#### What the task requires:
In the listing that follows, how many lines contain "expr"? Give the number only.

::::::

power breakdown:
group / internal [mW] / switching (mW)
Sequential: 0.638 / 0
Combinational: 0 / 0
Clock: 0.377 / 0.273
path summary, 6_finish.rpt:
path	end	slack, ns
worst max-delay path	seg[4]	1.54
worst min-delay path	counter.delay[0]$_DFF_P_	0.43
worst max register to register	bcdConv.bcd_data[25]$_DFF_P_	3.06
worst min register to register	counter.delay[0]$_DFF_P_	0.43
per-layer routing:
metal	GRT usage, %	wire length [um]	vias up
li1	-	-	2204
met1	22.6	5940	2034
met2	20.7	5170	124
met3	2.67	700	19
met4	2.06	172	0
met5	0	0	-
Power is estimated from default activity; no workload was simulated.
`flow/run.sh`:
```
#!/bin/bash
# OpenROAD 26Q1-2900-gdf79404cd8, Yosys 0.63+post, stock flow scripts
make -C /OpenROAD-flow-scripts/flow DESIGN_CONFIG=/design/flow/config.mk WORK_HOME=/design/flow/orfs finish
```
`flow/config.mk`:
```
export PLATFORM = sky130hd
export DESIGN_NAME = new_amba
export DESIGN_NICKNAME = new_amba
export VERILOG_FILES = /design/flow/design.v
export SDC_FILE = /design/flow/constraint.sdc
export NUM_CORES = 4
export LEC_CHECK = 1
export CORE_AREA = 10 10 70 70
export DIE_AREA = 0 0 80 80
```
`flow/constraint.sdc`:
```
current_design new_amba

set clk_period 1.9
set clk_io_pct 0.2

create_clock -name clk0 -period $clk_period [get_ports {HCLK}]

set non_clock_inputs [all_inputs -no_clocks]
set_input_delay [expr $clk_period * $clk_io_pct] -clock clk0 $non_clock_inputs
set_output_delay [expr $clk_period * $clk_io_pct] -clock clk0 [all_outputs]
```
`flow/design.v`:
```
module master #(parameter DATA_WIDTH=32,ADDR_WIDTH=32,SLAVE_NUM=4,HPROT_SIZE=4, HBURST_WIDTH=3)
(
	input Hrst,
	input Hclk,
	input HReadyout,
	input enable,
	input [DATA_WIDTH-1:0]HWRITE_i,
	input [DATA_WIDTH-1:0]HRdata_i,
	input[ADDR_WIDTH-1:0]HADDR_i,
	input [$clog2(SLAVE_NUM)-1:0]SEL,
	input [2:0]HSIZE_i,
	input HRESP,
	input wr,
    input [HBURST_WIDTH-1:0]HBURST_i,
	output reg HREADY,
	output reg HREQ,
	output reg [$clog2(SLAVE_NUM)-1:0]HSEL,
	output reg [ADDR_WIDTH-1:0]HADDR_o,
	output reg [DATA_WIDTH-1:0]HWRITE_o,
	output reg [2:0]HSIZE_o,
	output reg [HPROT_SIZE-1:0]HPROT,
	output  [1:0]HTRANS,
	output reg [HBURST_WIDTH-1:0]HBURST,
	output reg HMASTERLOCK,   
    output reg HWRITE,
    output reg [DATA_WIDTH-1:0]DATA_o
	);
parameter IDLE=2'b00;
parameter READY=2'b01;
parameter WRITE=2'b10;
parameter READ=2'b11;
reg[1:0]cs,ns;
assign HTRANS=cs;
always @(posedge Hclk ) begin
	if (~Hrst) begin
		cs<=IDLE;
	end
	else  begin
		cs<=ns;
	end
end
always@(cs,enable,wr)begin
	case(cs)
	IDLE:begin
		if(enable)
		ns=READY;
		else 
		ns=IDLE;
	end
	READY:begin
	if(wr&&enable)
	ns=WRITE;
	else if(~wr&&enable)
	ns=READ;
	else
	ns=IDLE;
	end
	WRITE:begin
	if(enable)
	ns=READY;
	else 
	ns=IDLE;
end
	READ:begin
	if(enable)
	ns=READY;
	else 
	ns=IDLE;
	end
	endcase
end
always @(posedge Hclk ) begin
	if (~Hrst) begin
	HREADY<=0;
	HREQ<=0;
	HSEL<=0;
	HADDR_o<=0;
    HWRITE_o<=0;
	HSIZE_o<=0;
	HPROT<=0;
	HBURST<=0;
    HMASTERLOCK<=0;
    HWRITE<=0;
    DATA_o<=0;
	end else begin
	case(ns)
	IDLE:begin
	HADDR_o<=HADDR_i;
	HSEL<=SEL;
	HPROT<=4'b0011;  
	end
	READY:begin
	HADDR_o<=HADDR_i;
	HSEL<=SEL;
    HWRITE<=wr;
    HBURST<=HBURST_i;
    HREQ<=1;
    HREADY<=1;
    HWRITE_o<=HWRITE_i;
	end
	WRITE:begin
	 HWRITE<=wr;
    HBURST<=HBURST_i;
    HREQ<=1;
    HREADY<=1;
    HWRITE_o<=HWRITE_i;
	end
	READ:
	begin
	HADDR_o<=HADDR_i;
	HSEL<=SEL;
		 HWRITE<=wr;
    HBURST<=HBURST_i;
    HREQ<=1;
    HREADY<=1;
    HSIZE_o<=HSIZE_i;
    DATA_o<=HRdata_i;
	end
	endcase
	end
end
endmodule
module slave #(parameter DATA_WIDTH=32,ADDR_WIDTH=32,HPROT_SIZE=4, HBURST_WIDTH=3)(
input HCLK,
input HRST,
input HSELx,
input [ADDR_WIDTH-1:0] HADDR,
input HWRITE,
input [2:0]HSIZE,
input [HBURST_WIDTH-1:0]HBURST,
input [HPROT_SIZE-1:0]HPROT,
input [1:0]HTRANS,
input HMASTERLOCK,
input HREADY,
input [DATA_WIDTH-1:0]HWDATA,
output reg HREADYOUT,
output reg HRESP,
output reg [DATA_WIDTH-1:0]HRDATA
	);
parameter IDLE=2'b00;
parameter READY=2'b01;
parameter WRITE=2'b10;
parameter READ=2'b11;
    parameter BYTE=8;
    parameter HALFWORD=16;
    parameter WORD=32;
    reg HREADYOUT_buf;
    reg[ADDR_WIDTH-1:0]WR_ADDR,RD_ADDR;
    reg single_flag;
    reg incr_flag;
    reg wrap4_flag;
    reg incr4_flag;
    reg wrap8_flag;
    reg incr8_flag;
    reg wrap16_flag;
    reg incr16_flag;
    wire[7:0]BURST_MODE;
    reg[DATA_WIDTH-1:0]HRDATA_BUF;
    assign BURST_MODE ={single_flag,incr_flag,wrap4_flag,incr4_flag,wrap8_flag,incr8_flag,wrap16_flag,incr16_flag} ;
reg [DATA_WIDTH-1:0]mem[31:0];
reg[1:0]cs,ns;
always @(posedge HCLK) begin
	if (!HRST) begin
		cs<=0;
	end
	else begin
		cs<=ns;
	end
end
always@(*)begin
	case(cs)
	IDLE:begin
	 single_flag=0;
     incr_flag=0;
     wrap4_flag=0;
     incr4_flag=0;
     wrap8_flag=0;
    incr8_flag=0;
     wrap16_flag=0;
     incr16_flag=0;
     if(HSELx==1)
     ns=READY;
     else
     	ns=IDLE;
     end
     READY:begin
     case(HBURST)
     3'b000:begin
     single_flag=1;
     incr_flag=0;
     wrap4_flag=0;
     incr4_flag=0;
     wrap8_flag=0;
     incr8_flag=0;
     wrap16_flag=0;
     incr16_flag=0;
     end
     3'b001:begin
     single_flag=0;
     incr_flag=1;
     wrap4_flag=0;
     incr4_flag=0;
     wrap8_flag=0;
     incr8_flag=0;
     wrap16_flag=0;
     incr16_flag=0;
     end
     3'b010:begin
     single_flag=0;
     incr_flag=0;
     wrap4_flag=1;
     incr4_flag=0;
     wrap8_flag=0;
     incr8_flag=0;
     wrap16_flag=0;
     incr16_flag=0;
     end
     3'b011:begin
     single_flag=0;
     incr_flag=0;
     wrap4_flag=0;
     incr4_flag=1;
     wrap8_flag=0;
     incr8_flag=0;
     wrap16_flag=0;
     incr16_flag=0;
     end
     3'b100:begin
     single_flag=0;
     incr_flag=0;
     wrap4_flag=0;
     incr4_flag=0;
     wrap8_flag=1;
     incr8_flag=0;
     wrap16_flag=0;
     incr16_flag=0;
     end
     3'b101:begin
     single_flag=0;
     incr_flag=0;
     wrap4_flag=0;
     incr4_flag=0;
     wrap8_flag=0;
     incr8_flag=1;
     wrap16_flag=0;
     incr16_flag=0;
     end
     3'b110:begin
     single_flag=0;
     incr_flag=0;
     wrap4_flag=0;
     incr4_flag=0;
     wrap8_flag=0;
     incr8_flag=0;
     wrap16_flag=1;
     incr16_flag=0;
     end
     3'b111:begin
     single_flag=0;
     incr_flag=0;
     wrap4_flag=0;
     incr4_flag=0;
     wrap8_flag=0;
     incr8_flag=0;
     wrap16_flag=0;
     incr16_flag=1;
     end
     endcase
     if(HWRITE&&HREADY)
     ns=WRITE;
     else  if(~HWRITE&&HREADY)
     ns=READ;
     else if(HSELx)
     ns=READY;
     else 
     ns=IDLE;
     end 
     WRITE:begin     
     case(HBURST)
     3'b000:begin
     single_flag=1;
     incr_flag=0;
     wrap4_flag=0;
     incr4_flag=0;
     wrap8_flag=0;
     incr8_flag=0;
     wrap16_flag=0;
     incr16_flag=0;
      if(HSELx)
     ns=READY;
     else  
     ns=IDLE;
     end
     3'b001:begin
     single_flag=0;
     incr_flag=1;
     wrap4_flag=0;
     incr4_flag=0;
     wrap8_flag=0;
     incr8_flag=0;
     wrap16_flag=0;
     incr16_flag=0; 
     if(HSELx)
     ns=WRITE;
     else  
     ns=IDLE;
    end
     3'b010:begin  
     single_flag=0;
     incr_flag=0;
     wrap4_flag=1;
     incr4_flag=0;
     wrap8_flag=0;
     incr8_flag=0;
     wrap16_flag=0;
     incr16_flag=0;
     if(HSELx)
     ns=WRITE;
     else  
     ns=IDLE;end  
     3'b011:begin
     single_flag=0;
     incr_flag=0;
     wrap4_flag=0;
     incr4_flag=1;
     wrap8_flag=0;
     incr8_flag=0;
     wrap16_flag=0;
     incr16_flag=0;
     if(HSELx)
     ns=WRITE;
     else  
     ns=IDLE;end
     3'b100:begin
     single_flag=0;
     incr_flag=0;
     wrap4_flag=0;
     incr4_flag=0;
     wrap8_flag=1;
     incr8_flag=0;
     wrap16_flag=0;
     incr16_flag=0;
     if(HSELx)
     ns=WRITE;
     else  
     ns=IDLE;end
     3'b101:begin
     single_flag=0;
     incr_flag=0;
     wrap4_flag=0;
     incr4_flag=0;
     wrap8_flag=0;
     incr8_flag=1;
     wrap16_flag=0;
     incr16_flag=0;
     if(HSELx)
     ns=WRITE;
     else  
     ns=IDLE;end 
     3'b110:begin
     single_flag=0;
     incr_flag=0;
     wrap4_flag=0;
     incr4_flag=0;
     wrap8_flag=0;
     incr8_flag=0;
     wrap16_flag=1;
     incr16_flag=0;
     if(HSELx)
     ns=WRITE;
     else  
     ns=IDLE;end
     3'b111:begin 
     single_flag=0;
     incr_flag=0;
     wrap4_flag=0;
     incr4_flag=0;
     wrap8_flag=0;
     incr8_flag=0;
     wrap16_flag=0;
     incr16_flag=1;
     if(HSELx)
     ns=WRITE;
     else  
     ns=IDLE;end
     endcase
     end
     READ:begin     
     case(HBURST)
     3'b000:begin
     single_flag=1;
     incr_flag=0;
     wrap4_flag=0;
     incr4_flag=0;
     wrap8_flag=0;
     incr8_flag=0;
     wrap16_flag=0;
     incr16_flag=0; 
     if(HSELx)
     ns=READY;
     else  
     ns=IDLE;end
     3'b001:begin
     single_flag=0;
     incr_flag=1;
     wrap4_flag=0;
     incr4_flag=0;
     wrap8_flag=0;
     incr8_flag=0;
     wrap16_flag=0;
     incr16_flag=0;
     if(HSELx)
     ns=READ;
     else  
     ns=IDLE;
      end
     3'b010:begin
     single_flag=0;
     incr_flag=0;
     wrap4_flag=1;
     incr4_flag=0;
     wrap8_flag=0;
     incr8_flag=0;
     wrap16_flag=0;
     incr16_flag=0;
     if(HSELx)
     ns=READ;
     else  
     ns=IDLE;end
     3'b011:begin
     single_flag=0;
     incr_flag=0;
     wrap4_flag=0;
     incr4_flag=1;
     wrap8_flag=0;
     incr8_flag=0;
     wrap16_flag=0;
     incr16_flag=0;
     if(HSELx)
     ns=READ;
     else  
     ns=IDLE;end
     3'b100:begin
     single_flag=0;
     incr_flag=0;
     wrap4_flag=0;
     incr4_flag=0;
     wrap8_flag=1;
     incr8_flag=0;
     wrap16_flag=0;
     incr16_flag=0;
     if(HSELx)
     ns=READ;
     else  
     ns=IDLE;end
     3'b101:begin
     single_flag=0;
     incr_flag=0;
     wrap4_flag=0;
     incr4_flag=0;
     wrap8_flag=0;
     incr8_flag=1;
     wrap16_flag=0;
     incr16_flag=0;
     if(HSELx)
     ns=READ;
     else  
     ns=IDLE;end
     3'b110:begin
     single_flag=0;
     incr_flag=0;
     wrap4_flag=0;
     incr4_flag=0;
     wrap8_flag=0;
     incr8_flag=0;
     wrap16_flag=1;
     incr16_flag=0;
     if(HSELx)
     ns=READ;
     else  
     ns=IDLE;end
     3'b111:begin
     single_flag=0;
     incr_flag=0;
     wrap4_flag=0;
     incr4_flag=0;
     wrap8_flag=0;
     incr8_flag=0;
     wrap16_flag=0;
     incr16_flag=1;
     if(HSELx)
     ns=READ;
     else  
     ns=IDLE;end
     endcase
     end
     default:begin
     single_flag=1;
     incr_flag=0;
     wrap4_flag=0;
     incr4_flag=0;
     wrap8_flag=0;
     incr8_flag=0;
     wrap16_flag=0;
     incr16_flag=0;
     ns=0;end
     endcase
     end
always@(posedge HCLK)begin
	if(~HRST)begin
	HREADYOUT_buf<=0;
    HRESP<=0;
    HRDATA_BUF<=0;
    WR_ADDR<=0;
    RD_ADDR<=0;
    end else begin
    case(ns)
    IDLE:begin
    HREADYOUT_buf<=0;
    HRESP<=0;
    HREADYOUT<=HREADYOUT_buf;
    end 
    READY: begin
    HREADYOUT_buf<=0 ;
    HRESP<=0;
    WR_ADDR<=HADDR;
    RD_ADDR<=HADDR;
    HREADYOUT<=HREADYOUT_buf;
    end
    WRITE:begin
    case(BURST_MODE)
    8'b10000000:begin
    HREADYOUT_buf<=1;
    HRESP<=0;
    mem[WR_ADDR]<=HWDATA;
    end 
     8'b01000000:begin
    HREADYOUT_buf<=1;
    HRESP<=0;
    mem[WR_ADDR]<=HWDATA;
    WR_ADDR<=WR_ADDR+1;
    end 
     8'b00100000:begin
    HREADYOUT_buf<=1;
    HRESP<=0;
    if(WR_ADDR<HADDR+3)begin
    mem[WR_ADDR]<=HWDATA;
    WR_ADDR<=WR_ADDR+1;
    end else begin
    	mem[WR_ADDR]<=HWDATA;
    end 
    end 
     8'b00010000:begin
    HREADYOUT_buf<=1;
    HRESP<=0;
    mem[WR_ADDR]<=HWDATA;
    WR_ADDR<=WR_ADDR+1;
    end 
     8'b00001000:begin
    HREADYOUT_buf<=1;
    HRESP<=0;
    if(WR_ADDR<HADDR+7)begin
    mem[WR_ADDR]<=HWDATA;
    WR_ADDR<=WR_ADDR+1;
    end else begin
    	mem[WR_ADDR]<=HWDATA;
    end 
    end 
     8'b00000100:begin
    HREADYOUT_buf<=1;
    HRESP<=0;
    mem[WR_ADDR]<=HWDATA;
     WR_ADDR<=WR_ADDR+1;
    end 
     8'b00000010:begin
    HREADYOUT_buf<=1;
    HRESP<=0;
    if(WR_ADDR<HADDR+15)begin
    mem[WR_ADDR]<=HWDATA;
    WR_ADDR<=WR_ADDR+1;
    end else begin
    	mem[WR_ADDR]<=HWDATA;
    end 
    end 
     8'b00000001:begin
    HREADYOUT_buf<=1;
    HRESP<=0;
    mem[WR_ADDR]<=HWDATA;
    WR_ADDR<=WR_ADDR+1;
    end 
    endcase
    HREADYOUT<=HREADYOUT_buf;
    end
    READ:begin
    case(BURST_MODE)
    8'b10000000:begin
    HREADYOUT_buf<=1;
    HRESP<=0;
    HRDATA_BUF<=mem[RD_ADDR];
    end 
     8'b01000000:begin
    HREADYOUT_buf<=1;
    HRESP<=0;
    HRDATA_BUF<=mem[RD_ADDR];
    RD_ADDR<=RD_ADDR+1;
    end 
     8'b00100000:begin
    HREADYOUT_buf<=1;
    HRESP<=0;
    if(WR_ADDR<HADDR+3)begin
    HRDATA_BUF<=mem[RD_ADDR];
    RD_ADDR<=RD_ADDR+1;
    end else begin
    	HRDATA_BUF<=mem[RD_ADDR];
    end 
    end 
     8'b00010000:begin
    HREADYOUT_buf<=1;
    HRESP<=0;
    HRDATA_BUF<=mem[RD_ADDR];
    RD_ADDR<=RD_ADDR+1;
    end 
     8'b00001000:begin
    HREADYOUT_buf<=1;
    HRESP<=0;
    if(WR_ADDR<HADDR+7)begin
    HRDATA_BUF<=mem[RD_ADDR];
    RD_ADDR<=RD_ADDR+1;
    end else begin
    	HRDATA_BUF<=mem[RD_ADDR];
    end 
    end 
     8'b00000100:begin
    HREADYOUT_buf<=1;
    HRESP<=0;
    HRDATA_BUF<=mem[RD_ADDR];
    RD_ADDR<=RD_ADDR+1;
    end 
     8'b00000010:begin
    HREADYOUT_buf<=1;
    HRESP<=0;
    if(WR_ADDR<HADDR+15)begin
    HRDATA_BUF<=mem[RD_ADDR];
    RD_ADDR<=RD_ADDR+1;
    end else begin
    	HRDATA_BUF<=mem[RD_ADDR];
    end 
    end 
     8'b00000001:begin
    HREADYOUT_buf<=1;
    HRESP<=0;
    HRDATA_BUF<=mem[RD_ADDR];
    RD_ADDR<=RD_ADDR+1;
    end 
    	endcase
        HREADYOUT<=HREADYOUT_buf;
    end
    endcase
    end
end
always@(*)begin
    case(HSIZE)
    3'b000:
    HRDATA={24'b0,HRDATA_BUF[BYTE-1:0]};
    3'b001:
      HRDATA={16'b0,HRDATA_BUF[HALFWORD-1:0]};
 3'b010:
      HRDATA=HRDATA_BUF;
      default:
      HRDATA=HRDATA_BUF;
      endcase
end
endmodule
module new_amba #(parameter DATA_WIDTH=32,ADDR_WIDTH=32,SLAVE_NUM=4, HBURST_WIDTH=3)(
	input HRST,
	input HCLK,
	input enable,
	input [1:0]SEL,
	input [DATA_WIDTH-1:0]HWRITE_i,
	input[ADDR_WIDTH-1:0]HADDR_i,
	input [2:0]HSIZE_i,
	input HWRITE_e_i,
    input [HBURST_WIDTH-1:0]HBURST_i,
    output  [DATA_WIDTH-1:0]DATA_o,
    output HREADYOUT,
    output RESP_o);
    wire HREADY;
    wire HRESP;
    wire HRESP1;
	 wire [1:0]HSEL;
    wire HREADYOUT1;
    wire [DATA_WIDTH-1:0]HRDATA1;
    wire HREQ;
    wire [ADDR_WIDTH-1:0]HADDR_o;
    wire HWRITE_o;
    wire [2:0]HSIZE_o;
    wire [3:0]HPROT;
    wire [1:0]HTRANS;
    wire [HBURST_WIDTH-1:0]HBURST;
    wire HMASTERLOCK;
    wire [DATA_WIDTH-1:0]HRdata_i;
    wire HREADYOUT_m;
    assign HREADYOUT=HREADYOUT_m;
    assign RESP_o=HRESP;
    wire [DATA_WIDTH-1:0]HWDATA_o;
 master dut1 ( HRST,
	 HCLK,
	 HREADYOUT_m,
	 enable,
	 HWRITE_i,
	 HRdata_i,
	 HADDR_i,
	 SEL,
	 HSIZE_i,
	 HRESP,
	 HWRITE_e_i,
     HBURST_i,
	 HREADY,
	 HREQ,
	 HADDR_o,
	 HWDATA_o,
	 HSIZE_o,
	 HPROT,
	 HTRANS,
	 HBURST,
	 HMASTERLOCK,
     HWRITE_o,
     DATA_o
	);
 slave slave1( HCLK,
 HRST,
 HSEL_1,
  HADDR_o,
 HWRITE_o,
 HSIZE_o,
 HBURST,
 HPROT,
 HTRANS,
 HMASTERLOCK,
 HREADY,
 HWDATA_o,
 HREADYOUT,
 HRESP,
 HRDATA);
endmodule
```
==> results_dict.tcl <==
# flow metrics
set metrics [dict create \
    die_w_um 80 \
    final_antenna_net_count 0 \
    ys_ff 14 \
    async_flop_share_pct 0 \
    timing.fmax_ghz 0.692 \
    cp-start-kind "register" \
    die_area_mm2 0.00640 \
    grt-ovfl-total 0 \
    fin_crit_sh_pct 76.1 \
    avgSynthCellArea_um2 9.05 \
    vias 474 \
    ir_drop_mv 0.319 \
    worstSkewPairLatency_ns 0.27 \
    clk_pin_slew_ns 0.08 \
    drt_iter0_drc 8 \
    muxShareOfSynthArea_pct 1.27 \
    xor_share_pct 1.11 \
    syn_to_final_growth_pct 0.318 \
    path_max_fanout 2 \
    required_ns 1.52 \
    root_buffer "clkbuf_4" \
    ys_sh_aoi_pct 14.6 \
    ys_cells 87 \
    rr_worst_depth 5 \
    initCoreUtil_pct 23.0 \
    row_count 21 \
    synthFlopType "dfxtp_1" \
    cpPeakStageDelay_ns 0.47 \
    ys_seq_share_pct 36.9 \
    leakagePower_nw 0.358 \
    cts_resized 0 \
    drive_above_1_share_pct 9.57 \
    crit_chain "clkdlybuf4s50_1" \
    synthCells 87 \
    synth.cell_area_um2 787 \
    drc 0 \
    portBuffers 5 \
    clock_path_buffers 2 \
    routed_via_density 3.39 \
    cp_top_family "buffers and inverters" \
    synth_cell_types 27 \
    io-pin-count 110 \
    tritoncts "yes" \
    yosys.area_share.simple_pct 12.2 \
    pre_cts_ws_ns 0.434 \
    max_cap_viol_count 0 \
    rrSetupSlack_ns 0.68 \
    die_h_um 80 \
    hold_viol_final 0 \
    grt_max_degree 10 \
    finalPower_mw 0.532 \
    cp-end-kind "output port" \
    rsz0062_at_grt "no" \
    yosys.area_share.adder_pct 0 \
    antenna_found_initial 0 \
    critPathBufInv 1 \
    status "completed" \
    hold_path_class "register to register" \
    coreArea_mm2 0.00342 \
    place_congestion 0.811 \
    tool_warnings 97 \
    diodes 0 \
    hold_buffers 0 \
    drv_slew 0 \
    dp_hpwl_um 1060 \
    edf_count 1 \
    grt_pass1_wl_um 1830 \
    cp_slowest_cell "clkdlybuf4s50_1" \
    critPathKind "register to output port" \
    finClkSkew_ns 0.00310 \
    hold_path_depth 0 \
    power.density_mw_per_mm2 674 \
    htreeDepth 1 \
    first_pass_iters 3 \
    grt_pass1_vias 418 \
    fin_tns_setup_ns 0 \
    fin_crit_ns 1.45 \
    logic_family "buffers and inverters" \
    design_area_um2 790 \
    stdcell_count 140 \
    cts_sinks 14 \
    ys_warn_count 13 \
    grt.total_usage_pct 3.38 \
    routed_wl_um 1290 \
    ys_area_um2 787 \
    worstPathArrival_ns 1.07 \
    hold_slack_ns 0.439 \
    cp.depth 1 \
    place_inst 136 \
    fin_ws_ns 0.454 \
    dpl_cell_area_um2 763 \
    cts_buffers 3 \
    setup_viol 0 \
    wl_per_cell_um 9.23 \
    post_cts_buffers 0 \
    fin_util_pct 23.1 \
]
## where the power goes
group          switching (mW)  internal [mW]
clock network          0.0864         0.0812
registers              0.0113          0.308
logic                  0.0214         0.0241
total                   0.119          0.413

::::::

#### Result of the exercise:
2